■ Task directions:
Only the lines that hold "time" should be in the answer, each copied from the data below.

Extracted data section start

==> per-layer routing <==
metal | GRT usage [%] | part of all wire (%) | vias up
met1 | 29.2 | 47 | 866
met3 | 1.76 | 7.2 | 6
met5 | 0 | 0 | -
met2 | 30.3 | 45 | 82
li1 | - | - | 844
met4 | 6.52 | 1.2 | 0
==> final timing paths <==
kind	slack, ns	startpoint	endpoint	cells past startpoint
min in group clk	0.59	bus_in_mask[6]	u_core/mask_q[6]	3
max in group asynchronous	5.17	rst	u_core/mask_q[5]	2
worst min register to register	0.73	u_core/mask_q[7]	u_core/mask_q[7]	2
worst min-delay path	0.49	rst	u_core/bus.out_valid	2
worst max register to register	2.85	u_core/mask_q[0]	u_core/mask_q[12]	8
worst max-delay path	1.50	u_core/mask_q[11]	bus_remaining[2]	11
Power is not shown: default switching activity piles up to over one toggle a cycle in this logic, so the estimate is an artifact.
File: src/rtl/piso_stream_if.sv
// Handshake bundle for piso_stream: word load side plus bit-serial output side.
interface piso_stream_if #(
  parameter int WIDTH = 8
);
  logic [WIDTH-1:0] p_in;
  logic             load_valid;
  logic             load_ready;
  logic             s_out;
  logic             s_valid;
  logic             s_last;
  logic             s_ready;
  logic             empty;

  modport master (
    output p_in, load_valid, s_ready,
    input  load_ready, s_out, s_valid, s_last, empty
  );

  modport slave (
    input  p_in, load_valid, s_ready,
    output load_ready, s_out, s_valid, s_last, empty
  );
endinterface

File: src/rtl/piso_stream.sv
// Parallel-in/serial-out converter: one WIDTH-bit word in, WIDTH serial beats out,
// with a load accepted on the final beat so consecutive words stream without a bubble.
module piso_stream #(
  parameter int WIDTH     = 8,
  parameter bit MSB_FIRST = 1'b0
) (
  input  logic          clk,
  input  logic          rst,
  piso_stream_if.slave  bus
);
  localparam int              CW       = $clog2(WIDTH);
  localparam logic [CW-1:0]   LAST_IDX = CW'(WIDTH - 1);
  localparam logic [CW-1:0]   CNT_ONE  = CW'(1);
  localparam logic [0:0]      ST_IDLE  = 1'b0;
  localparam logic [0:0]      ST_SHIFT = 1'b1;

  logic [0:0]       r_state;
  logic [WIDTH-1:0] r_shreg;
  logic [CW-1:0]    r_cnt;
  logic             r_valid;
  logic             r_last;
  logic             r_empty;

  logic [0:0]       w_state_nxt;
  logic [WIDTH-1:0] w_shreg_nxt;
  logic [CW-1:0]    w_cnt_nxt;
  logic [WIDTH-1:0] w_shifted;
  logic             w_at_last;
  logic             w_beat;
  logic             w_load_ready;
  logic             w_load;

  assign w_at_last    = (r_cnt == LAST_IDX);
  assign w_beat       = (r_state == ST_SHIFT) && bus.s_ready;
  assign w_load_ready = (r_state == ST_IDLE) || (w_beat && w_at_last);
  assign w_load       = bus.load_valid && w_load_ready;
  // Move the next bit into the output position, filling the vacated end with zero.
  assign w_shifted    = MSB_FIRST ? {r_shreg[WIDTH-2:0], 1'b0} : {1'b0, r_shreg[WIDTH-1:1]};

  // Next-state decode for state, shift register and bit counter.
  always_comb begin
    w_state_nxt = r_state;
    w_shreg_nxt = r_shreg;
    w_cnt_nxt   = r_cnt;
    case (r_state)
      ST_IDLE: begin
        if (w_load) begin
          w_state_nxt = ST_SHIFT;
          w_shreg_nxt = bus.p_in;
          w_cnt_nxt   = '0;
        end else begin
          w_state_nxt = ST_IDLE;
        end
      end
      ST_SHIFT: begin
        if (!w_beat) begin
          w_state_nxt = ST_SHIFT;
        end else if (!w_at_last) begin
          w_shreg_nxt = w_shifted;
          w_cnt_nxt   = r_cnt + CNT_ONE;
        end else if (w_load) begin
          w_shreg_nxt = bus.p_in;
          w_cnt_nxt   = '0;
        end else begin
          // Shift register is left untouched so s_out keeps the last bit while idle.
          w_state_nxt = ST_IDLE;
          w_cnt_nxt   = '0;
        end
      end
      default: begin
        w_state_nxt = ST_IDLE;
        w_shreg_nxt = '0;
        w_cnt_nxt   = '0;
      end
    endcase
  end

  // State and output registers; outputs are precomputed from the next state.
  always_ff @(posedge clk or posedge rst) begin
    if (rst) begin
      r_state <= ST_IDLE;
      r_shreg <= '0;
      r_cnt   <= '0;
      r_valid <= 1'b0;
      r_last  <= 1'b0;
      r_empty <= 1'b1;
    end else begin
      r_state <= w_state_nxt;
      r_shreg <= w_shreg_nxt;
      r_cnt   <= w_cnt_nxt;
      r_valid <= (w_state_nxt == ST_SHIFT);
      r_last  <= (w_state_nxt == ST_SHIFT) && (w_cnt_nxt == LAST_IDX);
      r_empty <= (w_state_nxt == ST_IDLE);
    end
  end

  assign bus.load_ready = w_load_ready;
  assign bus.s_out      = MSB_FIRST ? r_shreg[WIDTH-1] : r_shreg[0];
  assign bus.s_valid    = r_valid;
  assign bus.s_last     = r_last;
  assign bus.empty      = r_empty;
endmodule

File: src/flat_wrapper.sv
// flat-port wrapper written by rule: the top's interface ports become plain ports
module piso_stream_flat 
#(
  parameter int WIDTH     = 8,
  parameter bit MSB_FIRST = 1'b0
)
  (clk, rst, bus_p_in, bus_load_valid, bus_s_ready, bus_load_ready, bus_s_out, bus_s_valid, bus_s_last, bus_empty);
  piso_stream_if #(.WIDTH(WIDTH)) bus_i ();
  input  logic clk;
  input  logic rst;
  input wire logic [$bits(bus_i.p_in)-1:0] bus_p_in;
  input wire logic [$bits(bus_i.load_valid)-1:0] bus_load_valid;
  input wire logic [$bits(bus_i.s_ready)-1:0] bus_s_ready;
  output wire logic [$bits(bus_i.load_ready)-1:0] bus_load_ready;
  output wire logic [$bits(bus_i.s_out)-1:0] bus_s_out;
  output wire logic [$bits(bus_i.s_valid)-1:0] bus_s_valid;
  output wire logic [$bits(bus_i.s_last)-1:0] bus_s_last;
  output wire logic [$bits(bus_i.empty)-1:0] bus_empty;
  assign bus_i.p_in = bus_p_in;
  assign bus_i.load_valid = bus_load_valid;
  assign bus_i.s_ready = bus_s_ready;
  assign bus_load_ready = bus_i.load_ready;
  assign bus_s_out = bus_i.s_out;
  assign bus_s_valid = bus_i.s_valid;
  assign bus_s_last = bus_i.s_last;
  assign bus_empty = bus_i.empty;
  piso_stream #(.WIDTH(WIDTH), .MSB_FIRST(MSB_FIRST)) u_core (.clk(clk), .rst(rst), .bus(bus_i));
endmodule
File: config.mk
export PLATFORM = sky130hd
export DESIGN_NAME = piso_stream_flat
export DESIGN_NICKNAME = d
export VERILOG_FILES = /design/src/rtl/piso_stream_if.sv /design/src/rtl/piso_stream.sv /design/src/flat_wrapper.sv
export SDC_FILE = /design/constraint.sdc
export NUM_CORES = 1
export LEC_CHECK = 0
export CAP_MARGIN = 25
export CORE_AREA = 10 10 52 54
export DETAILED_ROUTE_END_ITERATION = 12
export DIE_AREA = 0 0 62 64
export PLACE_DENSITY = 0.77
export SLEW_MARGIN = 5
export SYNTH_ARGS = -nofsm -noshare
export SYNTH_HDL_FRONTEND = slang
export SYNTH_SLANG_ARGS = --single-unit
File: constraint.sdc
create_clock -name clk -period 1.8 [get_ports clk]
set_clock_uncertainty 0.15 [all_clocks]
set_input_delay 0.36 -clock clk [delete_from_list [all_inputs] [get_ports clk]]
set_output_delay 0.36 -clock clk [all_outputs]
set_load 0.02 [all_outputs]
* Word-level counts from Yosys, hierarchy flattened *
Index checks and enable logic that the tools add are counted.

storage, ports and cells
  input port bits = 12
  register bits after elaboration = 14

operators by class
  equal/unequal tests = 3
  multiplexer cells = 12
  bitwise operators = 2
  $add $sub $neg = 1
  reductions and logical operators = 5

operator list
  cell                   count
  $mux W8                3
  $pmux W8 S2            1
  $mux W3                3
  $eq A3 B3 Y1 const B   2
  $pmux W3 S2            1
  $logic_and A1 B1 Y1    4
  $add A3 B1 Y3 const B  1
  $mux W1                3
  $ne A2 B2 Y1 const B   1
  $not A1 Y1             2
  $pmux W1 S2            1
  $logic_or A1 B1 Y1     1

* Depth between registers and ports, before layout *
  word-level depth = 9
  mapped depth = 6

* Worst setup path after synthesis *
Ideal clock, no wire load.

  path kind = register to output
  start point = register u_core.r_cnt[0]
  end point = output port bus_load_ready
  arrival time = 1.086 ns
  stages on the path, launching flop included = 5
  buffers on the path = 0
  setup slack = 0.204 ns
  required time = 1.290 ns
  path through = dfrtp_1 -> ha_1 -> ha_1 -> a21boi_2 -> inv_1

between the ends
  longest elaborated chain between the ends = 3

ends and longest elaborated chain
  item                      line                RTL
  start: declaration        piso_stream.sv:19   logic [CW-1:0] r_cnt;
  start signal: assignment  piso_stream.sv:90   r_cnt <= w_cnt_nxt;
  $eq A3 B3 Y1              piso_stream.sv:33   assign w_at_last = (r_cnt == LAST_IDX);
  $logic_and A1 B1 Y1       piso_stream.sv:35   assign w_load_ready = (r_state == ST_IDLE) || (w_beat && w_at_last);
  $logic_or A1 B1 Y1        piso_stream.sv:35
  end: declaration          flat_wrapper.sv:14  output wire logic [$bits(bus_i.load_ready)-1:0] bus_load_ready;

No other way between the ends.

* Worst setup path after layout *
  start point = register u_core.r_cnt[1]
  end point = output port bus_load_ready

The elaborated chain is that of the path after synthesis.

==> results.ini <==
[status]
status = complete, but fails checks
violations = negative setup slack

[timing]
maxSlewViolCount = 0
worstMarginPinSlew_ns = 0.5232
setup-tns-final_ns = -0.1100
rsz0062_at_grt = true
timing.final.crit_share = 1.061
setup_slack_ns = -0.1100
hold_slack_ns = 0.2382
period_needed_ns = 1.910
finalHoldViolCount = 0
relSlewSlack = 0.6508
setup_viol = 1
max_freq_mhz = 523.5

[setup_path]
crit_buf_inv = 2
r2r_slack_ns = 0.07
ff2ff_path_depth = 7
critPathMaxFanout = 2
worstPathCellList = ha_2 > ha_4 > a21boi_2 > inv_1 > buf_6
critPathMaxStageDelay_ns = 0.39
r2r_start = u_core.r_cnt[1]
crit_required_ns = 1.29
setup.worst_path.class = reg2out
rr_endpoint = u_core.r_shreg[1]
arrival_ns = 1.40
slowest_stage = dfrtp_1
cp_top_family = flip-flops
critPathCaptureType = primary output
startpoint_type = flop

[global_routing]
grt_max_degree = 16
grt_pass1_vias = 688
grt-ovfl-total = 0
grt_pass1_wl_mm = 3.063
grt_antenna_before_repair = 0
grtUsageTotal = 0.1013

[clocking]
clock-sinks = 14
cts.path.max_buffers = 2
clock_latency_ns = 0.29
path_clk_slew_ns = 0.09
cts_made_buffers = 3
clock-root-buffer = clkbuf_4
ctsHtreeMaxLevel = 1
cts_setup_buffers = 0
cts_tree = built

[place]
hpwl_mm = 1.302
place.gp.congestion = 0.7608
portBuffers = 16

[route]
drt_iter0_drc = 46
firstDrtPassIters = 4
viasPerCell = 5.175
post_drt_wl_per_cell_microns = 14.29
route.detailed.drc = 0
vias = 652
final_antenna_net_count = 0
finalWirelength_mm = 1.801

[cells_and_area]
regArea_sq_um = 351.6
fillers = 143
diodes = 0
multi_input_area_sq_um = 314.1
final_nets = 116
area_growth_pct = 43.13
utilization = 0.6103
drive_gt1_frac = 0.2475

[logic_synthesis]
synth_commonest_cells = 19 x inv_1, 13 x dfrtp_1, 7 x a222oi_1, 7 x o22ai_1
synth_edf_count = 0
synth_cells = 74
netlist_area_sq_um = 728.2
synth.most_common_cell = inv_1
yosys_warnings = 0
synth_fp_nets = 88
synth-seq-cells = 14
postSynth.asyncResetShare = 1.000
synth_cell_type_count = 22
synthTopCellsByArea = dfrtp_1 45%, inv_1 9.8%, a222oi_1 9.6%
ys.flop_type = dfrtp_1
synth_area_per_cell_sq_um = 9.841
synth_top_area_share = 0.4467
yosysTopAreaCell = dfrtp_1
ys_seq_area_frac = 0.4828

[floorplanning]
die_h_microns = 64
io_pins = 17
core_area_sq_um = 1708
initial_core_util = 0.4264
fp-row-count = 15
die_area_sq_um = 3968
die-width_microns = 62

[power]
p_per_area_nw_per_um2 = 1400
p_leak_nw = 0.5093
ir_drop_mv = 0.7660

[job]
cap_violations = 0

[hold_path]
worstHoldPathType = in2async

metal layers:
layer  part of all wire  global-route usage
met5                  0                   0
met4              0.024             0.05866
met3              0.072             0.03360
met2               0.50              0.1641
met1               0.41              0.1100
kinds of logic after synthesis:
family,synth area share
adder cells (fa/ha/maj),0.03436
multiplexers,0.03093
flip-flops,0.4828
buffers and inverters,0.1306
AND/OR/NAND/NOR,0.07906
AO/OA/AOI/OAI,0.2423
stage by stage:
step                      instance area, sq um  std cells  power (W)  worst slack [ns]
after floorplan                          728.2         74  0.0009099            0.2041
after global placement                   970.9        122   0.001137           -0.3012
after detailed placement                 970.9        122   0.001171           -0.3056
after CTS                                 1003        126   0.001395           -0.1564
after global routing                      1042        126   0.001564           -0.1493
final                                     1042        126   0.001459           -0.1100
cell usage in the layout, fill, tap and decap left out, types with 2 or more instances in the layout:
cell / instances
inv_1: 18
dfrtp_1: 13
clkdlybuf4s50_1: 12
buf_4: 10
a222oi_1: 7
o22ai_1: 6
nor2_1: 3
clkbuf_4: 3
mux2_2: 2
a22o_1: 2
o21ai_0: 2
nand2_1: 2
nand3_1: 2
a21oi_1: 2
worst register-to-register path: stages (launching register included):
cell      delay [ns]
dfrtp_1         0.39
ha_2            0.20
ha_4            0.16
buf_4           0.13
nand2b_1        0.17
buf_4           0.16
o22ai_1         0.13
a222oi_1        0.08
how the worst max path moves through the flow:
stage | from | end | slack [ns] | depth (start not counted)
final | u_core.r_cnt[1] | bus_load_ready | -0.11 | 5
after global routing | u_core.r_cnt[1] | bus_load_ready | -0.15 | 5
after CTS | u_core.r_cnt[0] | bus_load_ready | -0.16 | 5
after detailed placement | bus_s_ready | bus_load_ready | -0.31 | 4
after global placement | bus_s_ready | bus_load_ready | -0.30 | 4
after floorplan | u_core.r_cnt[0] | bus_load_ready | 0.20 | 4
registers in the layout (all words and copies together), names as in the netlist:
signal / flops
u_core.r_shreg: 8
u_core.r_cnt: 3
u_core.bus.empty: 1
u_core.bus.s_last: 1
u_core.r_state: 1
repair_timing:
| item | CTS | global route |
|---|---|---|
| hold buffers | 0 | 0 |
| setup endpoints to repair | 8 | 9 |
| pin swaps | 1 | 3 |
| endpoints found under the hold margin | 0 | 0 |
| gates resized for setup | 7 | 10 |
| gates cloned | 0 | 0 |
where the power goes:
group / total (W) / switching, W / internal [W]
Sequential: 0.000543 / 0.0000970 / 0.000446
Clock: 0.000237 / 0.000114 / 0.000124
Combinational: 0.000679 / 0.000305 / 0.000374
Total: 0.00146 / 0.000516 / 0.000944
area by class of cell:
cell class | count | area share
Sequential cell | 14 | 0.3373
Timing Repair Buffer | 26 | 0.2281
Tap cell | 25 | 0.03001
Inverter | 19 | 0.06843
Multi-Input combinational cell | 38 | 0.3013
Clock buffer | 4 | 0.03481
(Power assumes the default switching activity.)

Extracted data section end

■ Your solution:
  arrival time = 1.086 ns
  required time = 1.290 ns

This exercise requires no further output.